The Central Bank of Nigeria (CBN) has maintained the Monetary Policy Rate (MPR) at 27.5% since January 2025, following cumulative hikes of 1600 bps between 2022–2024, including a sharp 400 bps move in February 2024. Inflation has likely peaked but remains elevated at 21.9% in July, aided by improved agricultural supply, softer global commodities, and a more stable naira (+0.6% YTD vs USD). However, core inflation (21.3% y/y) underscores persistent price pressures. Attention has shifted to the likely timing of rate cuts in Nigeria. However, with inflation still well above the CBN’s long-term target of 6–9%, meaningful rate cuts in 2025 appear unlikely. Furthermore, while harvest season disinflation could allow the CBN to start preparing the ground for easing, Governor Olayemi Cardoso has reaffirmed a tight stance until inflation risks recede significantly. Overall, we see scope for a small cut of 50–75 bps in late 2025 at the earliest, contingent on stable FX reserves, a resilient naira, and supportive global conditions. Broader easing is more plausible in 2026 if inflation falls closer to single digits.

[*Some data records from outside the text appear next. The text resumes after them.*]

Source: an optimization exercise on an open RTL-to-GDS flow (aim: small area, a short achievable clock period and few clock cycles). Production flows keep margins and buffers that such runs may drop.
RTL that was checked went through simulation tests only; none was proved equivalent to the original.
No activity file was given, so power comes from the tool's default toggle rates.

==> flow/design.v (excerpt) <==
module insertion_sort_engine #(
   parameter int DEPTH       = 32,
   parameter int VALUE_WIDTH = 16
) (
   input  logic                          clock,
   input  logic                          reset,
   input  logic                          start,
   output logic                          busy,
   input  logic signed [VALUE_WIDTH-1:0] req_value,
   input  logic                          req_last,
   output logic                          rsp_strobe,
   output logic signed [VALUE_WIDTH-1:0] rsp_value_res,
   output logic                          rsp_last_res,
   output logic                          rsp_dropped
);
   logic signed [VALUE_WIDTH-1:0] value_w [DEPTH];
   logic [DEPTH-1:0]              valid_w;
   logic [DEPTH-1:0]              open_w;
   logic [DEPTH-1:0]              par_w;
   logic [DEPTH-1:0]              c_w;
   logic [DEPTH-1:0]              stay_w;
   logic                          nx_valid_ff;
   logic signed [VALUE_WIDTH-1:0] nx_value_ff;
   logic                          nx_last_ff;
   logic                          in_valid_ff;
   logic signed [VALUE_WIDTH-1:0] in_value_ff;
   logic                          in_last_ff;
   logic          par_ff;                    
   logic          ovf_open_ff;               
   logic          ovf_head_ff;               
   logic          full;
   logic          head_out;
   logic          head_last;
   logic          new_c;
   ise_pkg::cell_ctrl_type ctrl;
   assign full      = valid_w[0] && open_w[0];
   assign head_out  = valid_w[0] && !open_w[0];
   assign head_last = !valid_w[1] || open_w[1] || (par_w[1] != par_w[0]);
   assign new_c = greater(in_value_ff, nx_value_ff);
   assign ctrl.insert = in_valid_ff && !full;
   assign ctrl.close  = in_valid_ff && in_last_ff;
   function automatic logic greater(input logic [VALUE_WIDTH-1:0] a, input logic [VALUE_WIDTH-1:0] b);
      logic [VALUE_WIDTH-1:0] g, e;
      g = {~a[VALUE_WIDTH-1] & b[VALUE_WIDTH-1], a[VALUE_WIDTH-2:0] & ~b[VALUE_WIDTH-2:0]};
      e = ~(a ^ b);
      for (int w = 1; w < VALUE_WIDTH; w = w * 2) begin
         for (int k = 0; k + w < VALUE_WIDTH; k = k + 2 * w) begin
            g[k] = g[k + w] | (e[k + w] & g[k]);
            e[k] = e[k + w] & e[k];
         end
      end
      greater = g[0];
   endfunction
  ...
clock: 4.5 ns
lec_check: 0
cap_margin: 20
core_margin: 2
core_utilization: 40
slew_margin: 20
run.sh (not shown) runs the stock make flow with config.mk's settings and CLKGATE_MAP_FILE= SYNTH_SCRIPT=/design/flow/synth_recipe.tcl, a recipe that flattens the netlist after the stock synthesis.
Testbench counts at the start, summed over its fixed seeds: cycles 6,587.
Edit:
SETUP_SLACK_MARGIN = 2.0   (was default)
What happened: The new run ran to the end with no violations; setup slack gets better by 660 ps; die area is unchanged; power goes up by 0.53%; wire length came out higher by 3.2%; synthesized area is unchanged; hold slack stays flat.

========
## JK
insertion_sort_engine, a different RTL version from the one above (not shown whole).
Size: ~4000 cells after synthesis, roughly 670 flip-flops, roughly 40 I/O pins, ~31000 µm² of cells after synthesis.
==> flow/design.v (excerpt) <==
module insertion_sort_engine #(
   parameter int DEPTH       = 32,
   parameter int VALUE_WIDTH = 16
) (
   input  logic                          clock,
   input  logic                          reset,
   input  logic                          start,
   output logic                          busy,
   input  logic signed [VALUE_WIDTH-1:0] req_value,
   input  logic                          req_last,
   output logic                          rsp_strobe,
   output logic signed [VALUE_WIDTH-1:0] rsp_value_res,
   output logic                          rsp_last_res,
   output logic                          rsp_dropped
);
   logic signed [VALUE_WIDTH-1:0] value_w [DEPTH];
   logic [1:0]                    state_w [DEPTH];
   logic [1:0]                    state_next_w [DEPTH];
   logic signed [VALUE_WIDTH-1:0] value_next_w [DEPTH];
   logic [DEPTH-1:0]              c_w;
   logic [DEPTH-1:0]              stay_w;
   logic                          nx_valid_ff;
   logic signed [VALUE_WIDTH-1:0] nx_value_ff;
   logic                          nx_last_ff;
   logic                          in_valid_ff;
   logic signed [VALUE_WIDTH-1:0] in_value_ff;
   logic          insert_ff;                 
   logic          close_ff;                  
   logic [5:0]    count_ff;                  
   logic          full;
   logic          full_next;
   logic          par_ff;                    
   logic          ovf_open_ff;               
   logic          ovf_head_ff;               
   logic          new_c_ff;                  
   logic          head_out_ff;               
   logic          head_last_ff;              
   logic signed [VALUE_WIDTH-1:0] head_value_ff;    
   ise_pkg::cell_ctrl_type ctrl;
   assign full      = count_ff == DEPTH;
   assign full_next = !ctrl.close && (full || (count_ff == DEPTH - 1 && ctrl.insert));
   assign ctrl.insert = insert_ff;
   assign ctrl.close  = close_ff;
   function automatic logic greater(input logic [VALUE_WIDTH-1:0] a, input logic [VALUE_WIDTH-1:0] b);
      logic [VALUE_WIDTH-1:0] g, e;
      g = {~a[VALUE_WIDTH-1] & b[VALUE_WIDTH-1], a[VALUE_WIDTH-2:0] & ~b[VALUE_WIDTH-2:0]};
      e = {~a[VALUE_WIDTH-1] | b[VALUE_WIDTH-1], a[VALUE_WIDTH-2:0] | ~b[VALUE_WIDTH-2:0]};
  ...
==> flow/config.mk <==
export PLATFORM = sky130hd
export DESIGN_NAME = insertion_sort_engine
export DESIGN_NICKNAME = insertion_sort_engine
export VERILOG_FILES = /design/flow/design.v
export SDC_FILE = /design/flow/constraint.sdc
export NUM_CORES = 4
export LEC_CHECK = 0
export ABC_AREA = 1
export CAP_MARGIN = 20
export CORE_MARGIN = 2
export CORE_UTILIZATION = 60
export CTS_BUF_LIST = sky130_fd_sc_hd__clkbuf_16
export CTS_CLUSTER_DIAMETER = 80
export CTS_CLUSTER_SIZE = 24
export SETUP_SLACK_MARGIN = 2.5
export SLEW_MARGIN = 20
==> flow/constraint.sdc <==
create_clock -name core_clock -period 4.5 [get_ports {clock}]
set_input_delay 0.9000 -clock core_clock [delete_from_list [all_inputs] [get_ports {clock}]]
set_output_delay 0.9000 -clock core_clock [all_outputs]
set_load 0.01 [all_outputs]
standard.sh (not shown) runs the stock make flow with config.mk's settings and CLKGATE_MAP_FILE= SYNTH_SCRIPT=/design/flow/synth_recipe.tcl, a recipe that flattens the netlist after the stock synthesis.
==> flow/flow/run.sh <==
#!/bin/bash
# the standard layout, with one change: synthesis maps the logic with ABC for area
# (flow/abc_area.script: map -a) instead of ORFS's area script. registers are mapped before
# ABC runs, so they come out as in the standard synthesis.
set -euo pipefail
W=$PWD
# ORFS's scripts, with the ABC area script replaced
rm -rf "$W/scripts"
cp -r "$FLOW_HOME/scripts" "$W/scripts"
cp "$W/flow/abc_area.script" "$W/scripts/abc_area.script"
bash "$W/standard.sh" SCRIPTS_DIR="$W/scripts" finish > "$W/standard.log" 2>&1
==> flow/flow/abc_area.script <==
strash
dch
map -a
topo
stime -c
buffer -c
upsize -c
dnsize -c
Testbench counts of JK, summed over its fixed seeds: cycles 6,587.
diff inputs: JK => MS
==> flow/run.sh (new file) <==
#!/bin/bash
# synth_recipe.tcl (not shown) runs the flow's synth.tcl, then flattens the netlist and writes it again
# the make line also repeats each setting of config.mk as NAME=value (left out here)
make -C /OpenROAD-flow-scripts/flow DESIGN_CONFIG=/design/flow/config.mk WORK_HOME=/design/flow/orfs CLKGATE_MAP_FILE= SYNTH_SCRIPT=/design/flow/synth_recipe.tcl finish
removed: flow/flow/run.sh
removed: flow/flow/abc_area.script
removed: flow/standard.sh
MS: critical path depth 6 below JK
MS vs JK — maximum vdd drop dropped 26%.
[MS] final area rose 600 µm² relative to JK
--- input diff MS..AL ---
# MS
export LEC_CHECK = 0
export ABC_AREA = 1
export CAP_MARGIN = 20
export CORE_MARGIN = 2
export CORE_UTILIZATION = 60
export CTS_BUF_LIST = sky130_fd_sc_hd__clkbuf_16
export CTS_CLUSTER_DIAMETER = 80
export CTS_CLUSTER_SIZE = 24
export SETUP_SLACK_MARGIN = 2.5
export SLEW_MARGIN = 20
create_clock -name core_clock -period 4.5 [get_ports {clock}]
# AL
export LEC_CHECK = 0
export ABC_AREA = 1
export CAP_MARGIN = 20
export CORE_MARGIN = 2
export CORE_UTILIZATION = 60
export CTS_BUF_LIST = sky130_fd_sc_hd__clkbuf_16
export CTS_CLUSTER_DIAMETER = 80
export CTS_CLUSTER_SIZE = 24
export SETUP_SLACK_MARGIN = 2.45
export SLEW_MARGIN = 20
create_clock -name core_clock -period 4.5 [get_ports {clock}]
--- outcome ---
Delta (AL minus MS): met2 wire length lost about 0.7%, number of vias per cell was more or less identical.
Between MS and AL, the worst hold slack figures differ only marginally.
There was hardly any difference in count of clock-buffer cells in the layout between AL and MS.
Status: total via count after detailed routing parity (AL, MS)
AL vs MS — wire length after detailed routing dropped slightly
--- input diff AL..TR ---
# AL
export LEC_CHECK = 0
export ABC_AREA = 1
export CAP_MARGIN = 20
export CORE_MARGIN = 2
export CORE_UTILIZATION = 60
export CTS_BUF_LIST = sky130_fd_sc_hd__clkbuf_16
export CTS_CLUSTER_DIAMETER = 80
export CTS_CLUSTER_SIZE = 24
export SETUP_SLACK_MARGIN = 2.45
export SLEW_MARGIN = 20
create_clock -name core_clock -period 4.5 [get_ports {clock}]
# TR
export LEC_CHECK = 0
export ABC_AREA = 1
export CAP_MARGIN = 20
export CORE_MARGIN = 2
export CORE_UTILIZATION = 55
export CTS_BUF_LIST = sky130_fd_sc_hd__clkbuf_16
export CTS_CLUSTER_DIAMETER = 80
export CTS_CLUSTER_SIZE = 24
export PLACE_DENSITY = 0.65
export SETUP_SLACK_MARGIN = 2.5
export SLEW_MARGIN = 20
create_clock -name core_clock -period 4.5 [get_ports {clock}]
Notes after the runs:
[compare] base=AL new=TR: routed wire length went up about 3.7%, part of the total power dissipated in combinational logic grew by 0.3 points, reported combinational group power up about 2%, die span in y increased about 4.4%.

========
Setup of quartz:
The RTL this note starts from:
==> flow/design.v <==
package ise_pkg;
   typedef struct packed {
      logic insert;    
      logic close;     
   } cell_ctrl_type;
   localparam logic [1:0] ST_EMPTY = 2'b00;
   localparam logic [1:0] ST_OPEN  = 2'b01;
endpackage
module ise_cell #(
   parameter int VALUE_WIDTH = 16
) (
   input  logic                          clock,
   input  logic                          reset,
   input  ise_pkg::cell_ctrl_type        ctrl,
   input  logic signed [VALUE_WIDTH-1:0] new_value,
   input  logic                          new_par,
   input  logic                          new_c,
   input  logic signed [VALUE_WIDTH-1:0] next_value,
   input  logic signed [VALUE_WIDTH-1:0] right_value,
   input  logic [1:0]                    right_state,
   input  logic                          right_c,
   input  logic                          right_stay,
   output logic signed [VALUE_WIDTH-1:0] value,
   output logic [1:0]                    state,
   output logic                          c,
   output logic                          stay,
   output logic [1:0]                    state_next
);
   function automatic logic greater(input logic [VALUE_WIDTH-1:0] a, input logic [VALUE_WIDTH-1:0] b);
      logic [VALUE_WIDTH-1:0] g, e;    
      g = {~a[VALUE_WIDTH-1] & b[VALUE_WIDTH-1], a[VALUE_WIDTH-2:0] & ~b[VALUE_WIDTH-2:0]};
      e = {~a[VALUE_WIDTH-1] | b[VALUE_WIDTH-1], a[VALUE_WIDTH-2:0] | ~b[VALUE_WIDTH-2:0]};
      for (int w = 1; w < VALUE_WIDTH; w = w * 2) begin
         for (int k = 0; k + w < VALUE_WIDTH; k = k + 2 * w) begin
            g[k] = g[k + w] | (e[k + w] & g[k]);
            e[k] = e[k + w] & e[k];
         end
      end
      greater = g[0];
   endfunction
   logic signed [VALUE_WIDTH-1:0] value_ff, value_in;
   logic [1:0]                    state_ff, state_src, state_in;
   logic                          g_ff, g_in;
   logic take_self, take_new, take_right;
   assign stay  = state_ff == ise_pkg::ST_OPEN && (!ctrl.insert || g_ff);
   assign c     = greater(value_ff, next_value);
   assign value = value_ff;
   assign state = state_ff;
   assign state_next = state_in;
   assign take_self  = stay;
   assign take_new   = !stay && right_stay;
   assign take_right = !stay && !right_stay;
   always_comb begin
      value_in  = ({VALUE_WIDTH{take_self}}  & value_ff)
                | ({VALUE_WIDTH{take_new}}   & new_value)
                | ({VALUE_WIDTH{take_right}} & right_value);
      state_src = ({2{take_self}}  & state_ff)
                | ({2{take_new}}   & (ctrl.insert ? ise_pkg::ST_OPEN : ise_pkg::ST_EMPTY))
                | ({2{take_right}} & right_state);
      g_in      = (take_self & c) | (take_new & new_c) | (take_right & right_c);
      state_in  = (ctrl.close && state_src == ise_pkg::ST_OPEN) ? {1'b1, new_par} : state_src;
   end
   always_ff @(posedge clock) begin
      value_ff <= value_in;
      g_ff     <= g_in;
      if (reset) begin
         state_ff <= ise_pkg::ST_EMPTY;
      end else begin
         state_ff <= state_in;
      end
   end
endmodule
module insertion_sort_engine #(
   parameter int DEPTH       = 32,
   parameter int VALUE_WIDTH = 16
) (
   input  logic                          clock,
   input  logic                          reset,
   input  logic                          start,
   output logic                          busy,
   input  logic signed [VALUE_WIDTH-1:0] req_value,
   input  logic                          req_last,
   output logic                          rsp_strobe,
   output logic signed [VALUE_WIDTH-1:0] rsp_value_res,
   output logic                          rsp_last_res,
   output logic                          rsp_dropped
);
   logic signed [VALUE_WIDTH-1:0] value_w [DEPTH];
   logic [1:0]                    state_w [DEPTH];
   logic [1:0]                    state_next_w [DEPTH];
   logic [DEPTH-1:0]              c_w;
   logic [DEPTH-1:0]              stay_w;
   logic                          rx_valid_ff;
   logic signed [VALUE_WIDTH-1:0] rx_value_ff;
   logic                          rx_last_ff;
   logic                          nx_valid_ff;
   logic signed [VALUE_WIDTH-1:0] nx_value_ff;
   logic                          nx_last_ff;
   logic                          in_valid_ff;
   logic signed [VALUE_WIDTH-1:0] in_value_ff;
   logic          insert_ff;                 
   logic          close_ff;                  
   logic [$clog2(DEPTH+1)-1:0] count_ff;     
   logic          full;
   logic          full_next;
   logic          par_ff;                    
   logic          ovf_open_ff;               
   logic          ovf_head_ff;               
   logic          new_c_ff;                  
   logic          head_out_ff;               
   logic          head_last_ff;              
   ise_pkg::cell_ctrl_type ctrl;
   assign full      = count_ff == DEPTH;
   assign full_next = !ctrl.close && (full || (count_ff == DEPTH - 1 && ctrl.insert));
   assign ctrl.insert = insert_ff;
   assign ctrl.close  = close_ff;
   function automatic logic greater(input logic [VALUE_WIDTH-1:0] a, input logic [VALUE_WIDTH-1:0] b);
      logic [VALUE_WIDTH-1:0] g, e;
      g = {~a[VALUE_WIDTH-1] & b[VALUE_WIDTH-1], a[VALUE_WIDTH-2:0] & ~b[VALUE_WIDTH-2:0]};
      e = {~a[VALUE_WIDTH-1] | b[VALUE_WIDTH-1], a[VALUE_WIDTH-2:0] | ~b[VALUE_WIDTH-2:0]};
      for (int w = 1; w < VALUE_WIDTH; w = w * 2) begin
         for (int k = 0; k + w < VALUE_WIDTH; k = k + 2 * w) begin
            g[k] = g[k + w] | (e[k + w] & g[k]);
            e[k] = e[k + w] & e[k];
         end
      end
      greater = g[0];
   endfunction
   for (genvar i = 0; i < DEPTH; i++) begin : g_cell
      logic signed [VALUE_WIDTH-1:0] right_value;
      logic [1:0]                    right_state;
      logic                          right_c;
      logic                          right_stay;
      if (i == DEPTH - 1) begin : g_tail
         assign right_value = '0;
         assign right_state = ise_pkg::ST_EMPTY;
         assign right_c     = 1'b0;
         assign right_stay  = 1'b1;
      end else begin : g_inner
         assign right_value = value_w[i+1];
         assign right_state = state_w[i+1];
         assign right_c     = c_w[i+1];
         assign right_stay  = stay_w[i+1];
      end
      ise_cell #(
         .VALUE_WIDTH (VALUE_WIDTH)
      ) u_cell (
         .clock       (clock),
         .reset       (reset),
         .ctrl        (ctrl),
         .new_value   (in_value_ff),
         .new_par     (par_ff),
         .new_c       (new_c_ff),
         .next_value  (nx_value_ff),
         .right_value (right_value),
         .right_state (right_state),
         .right_c     (right_c),
         .right_stay  (right_stay),
         .value       (value_w[i]),
         .state       (state_w[i]),
         .c           (c_w[i]),
         .stay        (stay_w[i]),
         .state_next  (state_next_w[i])
      );
   end
   always_ff @(posedge clock) begin
      rx_value_ff  <= req_value;
      rx_last_ff   <= req_last;
      nx_value_ff  <= rx_value_ff;
      nx_last_ff   <= rx_last_ff;
      in_value_ff  <= nx_value_ff;
      new_c_ff     <= greater(nx_value_ff, rx_value_ff);
      head_last_ff <= state_next_w[1] != state_next_w[0];
      if (reset) begin
         rx_valid_ff <= 1'b0;
         nx_valid_ff <= 1'b0;
         in_valid_ff <= 1'b0;
         insert_ff   <= 1'b0;
         close_ff    <= 1'b0;
         count_ff    <= '0;
         head_out_ff <= 1'b0;
         par_ff      <= 1'b0;
         ovf_open_ff <= 1'b0;
         ovf_head_ff <= 1'b0;
      end else begin
         rx_valid_ff <= start;
         nx_valid_ff <= rx_valid_ff;
         in_valid_ff <= nx_valid_ff;
         insert_ff   <= nx_valid_ff && !full_next;
         close_ff    <= nx_valid_ff && nx_last_ff;
         head_out_ff <= state_next_w[0][1];
         if (ctrl.close) begin
            count_ff <= '0;
         end else if (ctrl.insert) begin
            count_ff <= count_ff + 1'b1;
         end
         if (ctrl.close) begin
            par_ff      <= !par_ff;
            ovf_open_ff <= 1'b0;
         end else if (in_valid_ff && full) begin
            ovf_open_ff <= 1'b1;
         end
         if (ctrl.close && (ovf_open_ff || full)) begin
            ovf_head_ff <= 1'b1;
         end else if (head_out_ff && head_last_ff) begin
            ovf_head_ff <= 1'b0;
         end
      end
   end
   assign busy          = 1'b0;
   assign rsp_strobe    = head_out_ff;
   assign rsp_value_res = value_w[0];
   assign rsp_last_res  = head_last_ff;
   assign rsp_dropped   = ovf_head_ff;
endmodule
clock: 4.5 ns
lec_check: 0
cap_margin: 20
core_margin: 2
core_utilization: 40
cts_buf_list: sky130_fd_sc_hd__clkbuf_16
cts_cluster_diameter: 80
cts_cluster_size: 24
setup_slack_margin: 2.5
slew_margin: 20
run.sh (not shown) runs the stock make flow with config.mk's settings and CLKGATE_MAP_FILE= SYNTH_SCRIPT=/design/flow/synth_recipe.tcl, a recipe that flattens the netlist after the stock synthesis.
Stock flow here: none of the scripts above is used.
quartz: done, clean on timing, DRC and antenna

Global spillovers and FED policy
Nigeria’s rate path will be heavily influenced by the global backdrop, particularly US monetary policy. Markets expect two 25 bps Fed cuts by the end of the year, which, if realised, would ease pressure on the CBN to sustain ultra-high yields. For now, Nigeria maintains a real yield premium versus the US, supporting naira assets and helping anchor FX stability. The CBN is intent on fixing the currency system and maintaining relatively high rates to attract capital to support the naira amid ongoing FX system reforms, which supports the view that the CBN will likely proceed with caution regarding interest rate cuts.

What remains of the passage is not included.